::: THE DATA
Context: an optimization exercise on an open-source flow, tuned for small area, a short achievable clock period and few clock cycles per item. The choices shown serve that exercise and are no tape-out recipe.
Where RTL was checked, it was by simulation tests only, not by an equivalence proof against the original.
Power figures rest on the tool's default switching activity, not on a simulated workload.

==> flow/design.v <==
module DIV (
  input clock, reset,
  input flush,
  output in_ready,
  input in_valid,
  input in_sign,
  input [31:0] in_a, in_b,
  input out_ready,
  output out_valid,
  output [31:0] out_quot,
  output [31:0] out_rem
);
  localparam [1:0] ST_IDLE = 2'd0, ST_PREP = 2'd1, ST_ITER = 2'd2, ST_DONE = 2'd3;
  reg [1:0] state;
  reg [31:0] r;      
  reg [32:0] e;      
  reg [31:0] q;
  reg [5:0] cnt;     
  reg [5:0] lza;     
  reg bs, qs, rs;
  function automatic [5:0] clz32(input [31:0] x);
    reg [15:0] v1; reg [15:0] p1;
    reg [7:0] v2;  reg [15:0] p2;
    reg [3:0] v3;  reg [11:0] p3;
    reg [1:0] v4;  reg [7:0] p4;
    integer i;
    begin
      for (i = 0; i < 16; i = i + 1) begin
        v1[i] = x[2*i+1] | x[2*i];
        p1[i] = ~x[2*i+1];
      end
      for (i = 0; i < 8; i = i + 1) begin
        v2[i] = v1[2*i+1] | v1[2*i];
        p2[2*i+1] = ~v1[2*i+1];
        p2[2*i]   = v1[2*i+1] ? p1[2*i+1] : p1[2*i];
      end
      for (i = 0; i < 4; i = i + 1) begin
        v3[i] = v2[2*i+1] | v2[2*i];
        p3[3*i+2]  = ~v2[2*i+1];
        p3[3*i+:2] = v2[2*i+1] ? p2[4*i+2+:2] : p2[4*i+:2];
      end
      for (i = 0; i < 2; i = i + 1) begin
        v4[i] = v3[2*i+1] | v3[2*i];
        p4[4*i+3]  = ~v3[2*i+1];
        p4[4*i+:3] = v3[2*i+1] ? p3[6*i+3+:3] : p3[6*i+:3];
      end
      clz32[5] = ~(v4[1] | v4[0]);
      clz32[4] = ~v4[1] & v4[0];
      clz32[3:0] = v4[1] ? p4[7:4] : (p4[3:0] & {4{v4[0]}});
    end
  endfunction
  function automatic [31:0] cneg(input s, input [31:0] x);
    reg [31:0] p;
    begin
      p = x;
      p = p | (p << 1);
      p = p | (p << 2);
      p = p | (p << 4);
      p = p | (p << 8);
      p = p | (p << 16);
      cneg = x ^ ({32{s}} & {p[30:0], 1'b0});
    end
  endfunction
  function automatic [34:0] add35(input [34:0] a, input [34:0] b, input ci);
    reg [34:0] p, g, gg, pp, c;
    integer l, i, j;
    begin
      p = a ^ b;
      g = a & b;
      g[0] = g[0] | (p[0] & ci);
      gg = g; pp = p;
      for (l = 0; l < 6; l = l + 1)
        for (i = 34; i >= 0; i = i - 1)
          if (((i >> l) & 1) == 1) begin
            j = ((i >> l) << l) - 1;
            gg[i] = gg[i] | (pp[i] & gg[j]);
            pp[i] = pp[i] & pp[j];
          end
      c = {gg[33:0], ci};
      add35 = p ^ c;
    end
  endfunction
  wire st_idle = state == ST_IDLE;
  wire st_done = state == ST_DONE;
  assign in_ready = st_idle | (st_done & out_ready);
  assign out_valid = st_done;
  wire acc = in_ready & in_valid;
  wire in_as = in_a[31] & in_sign;
  wire in_bs = in_b[31] & in_sign;
  wire [31:0] absa = cneg(in_as, in_a);
  wire [31:0] bx = in_b ^ {32{in_bs}};
  wire [5:0] lzb_in = clz32(bx);
  wire [5:0] lza_in = clz32(absa);
  wire none = lzb_in < lza_in;     
  wire [5:0] sh = cnt - lza;       
  reg [32:0] bsh;
  integer k;
  always @* begin
    bsh = {e[31:0], bs};
    for (k = 1; k < 6; k = k + 1)
      if (sh[k]) bsh = (bsh << (1 << k)) | ({33{bs}} & ~({33{1'b1}} << (1 << k)));
  end
  wire cin = ~bs;
  wire [34:0] ex0 = {2'b11, e};
  wire [34:0] ex1 = {3'b111, e[32:1]};
  wire [34:0] ra = {3'b000, r};
  wire [34:0] d1 = add35(ra, ex0, cin);
  wire [34:0] d2 = add35(ra, ex1, cin);
  wire [34:0] cs_s = ra ^ ex0 ^ ex1;
  wire [34:0] cs_c = (ra & ex0) | (ra & ex1) | (ex0 & ex1);
  wire [34:0] d3 = add35(cs_s, {cs_c[33:0], cin}, cin);
  wire q1 = ~d1[34];
  wire q2 = q1 ? ~d3[34] : ~d2[34];
  wire [31:0] rn = q1 ? (q2 ? d3[31:0] : d1[31:0]) : (q2 ? d2[31:0] : r);
  always @(posedge clock) begin
    if (reset | flush) begin
      state <= ST_IDLE;
    end else if (acc) begin
      state <= none ? ST_DONE : ST_PREP;
      r <= absa;
      e <= {1'b0, bx};
      q <= 32'b0;
      cnt <= lzb_in;
      lza <= lza_in;
      bs <= in_bs;
      qs <= (in_a[31] ^ in_b[31]) & in_sign;
      rs <= in_as;
    end else begin
      case (state)
        ST_PREP: begin
          e <= ~bsh;
          cnt <= {1'b0, sh[5:1]};
          state <= ST_ITER;
        end
        ST_ITER: begin
          r <= rn;
          q <= {q[29:0], q1, q2};
          e <= {2'b11, e[32:2]};
          cnt <= cnt - 6'd1;
          if (cnt == 6'd0) state <= ST_DONE;
        end
        ST_DONE: begin
          if (out_ready) state <= ST_IDLE;
        end
        default: ;
      endcase
    end
  end
  assign out_quot = cneg(qs, q);
  assign out_rem  = cneg(rs, r);
endmodule
Settings: LEC_CHECK=0, CAP_MARGIN=20, CORE_MARGIN=2, CORE_UTILIZATION=40, SLEW_MARGIN=20; clock period 8.0 ns.
run.sh (not shown) runs the stock make flow with config.mk's settings and CLKGATE_MAP_FILE= SYNTH_SCRIPT=/design/flow/synth_recipe.tcl, a recipe that flattens the netlist after the stock synthesis.
The starting point produced a clean layout.
Then changed:
--- a/flow/design.v
+++ b/flow/design.v
@@ -16,7 +16,6 @@
   reg [32:0] e;      
   reg [31:0] q;
   reg [5:0] cnt;     
-  reg [5:0] lza;     
   reg bs, qs, rs;
   function automatic [5:0] clz32(input [31:0] x);
     reg [15:0] v1; reg [15:0] p1;
@@ -89,16 +88,13 @@
   wire in_bs = in_b[31] & in_sign;
   wire [31:0] absa = cneg(in_as, in_a);
   wire [31:0] bx = in_b ^ {32{in_bs}};
-  wire [5:0] lzb_in = clz32(bx);
-  wire [5:0] lza_in = clz32(absa);
-  wire none = lzb_in < lza_in;     
-  wire [5:0] sh = cnt - lza;       
+  wire [6:0] sh = {1'b0, clz32(bx)} - {1'b0, clz32(absa)};   
   reg [32:0] bsh;
   integer k;
   always @* begin
     bsh = {e[31:0], bs};
     for (k = 1; k < 6; k = k + 1)
-      if (sh[k]) bsh = (bsh << (1 << k)) | ({33{bs}} & ~({33{1'b1}} << (1 << k)));
+      if (cnt[k]) bsh = (bsh << (1 << k)) | ({33{bs}} & ~({33{1'b1}} << (1 << k)));
   end
   wire cin = ~bs;
   wire [34:0] ex0 = {2'b11, e};
@@ -116,12 +112,11 @@
     if (reset | flush) begin
       state <= ST_IDLE;
     end else if (acc) begin
-      state <= none ? ST_DONE : ST_PREP;
+      state <= sh[6] ? ST_DONE : ST_PREP;
       r <= absa;
       e <= {1'b0, bx};
       q <= 32'b0;
-      cnt <= lzb_in;
-      lza <= lza_in;
+      cnt <= sh[5:0];
       bs <= in_bs;
       qs <= (in_a[31] ^ in_b[31]) & in_sign;
       rs <= in_as;
@@ -129,7 +124,7 @@
       case (state)
         ST_PREP: begin
           e <= ~bsh;
-          cnt <= {1'b0, sh[5:1]};
+          cnt <= {1'b0, cnt[5:1]};
           state <= ST_ITER;
         end
         ST_ITER: begin
- design area came out lower by about 4%
- combinational power came out lower by about 22%
- clock power came out lower by about 40%
- via count came out lower by about 2%
- core utilization came out lower by 1.3 points
Testbench counts after the change, summed over its fixed seeds: cycles 1,780, items 384.
Function not checked in the first run of this note: the RTL went through the layout flow alone.

re-timing with driven ports:
How much do the figures lean on ideal ports? The routed layouts below were timed once more, with nothing changed but the port constraints.
Step 1, drivers: a clkbuf_16 drives clock and a buf_2 each remaining input, both assumed.
Step 2 adds t to the input delays and takes it off the output delays; t is the mean of the earliest and latest rising clock arrival at the registers after step 1. Input paths then give back, and output paths get back, about the clock's delay inside the block.
Slacks: no drivers / after step 1 / after step 2; pairs: no drivers / after step 1.
run	shift t [ns]	setup slack, ns	worst setup path after step 2
the first run	0.485	1.209 / 1.156 / 1.182	input to register
the second run	0.414	1.321 / 1.271 / 1.247	input to register
After both steps every run listed still meets setup and hold. The setup slack of the second run, which loses most, moves by -0.050 ns with the drivers and by -0.074 ns with both steps.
::::::
AIM OF THE TASK — In the entries above, find the line with "- combinational power" and the line with "Testbench counts after", then set down exactly those two and every line between them, nothing else.

RESPONSE TO THE EXERCISE —
- combinational power came out lower by about 22%
- clock power came out lower by about 40%
- via count came out lower by about 2%
- core utilization came out lower by 1.3 points
Testbench counts after the change, summed over its fixed seeds: cycles 1,780, items 384.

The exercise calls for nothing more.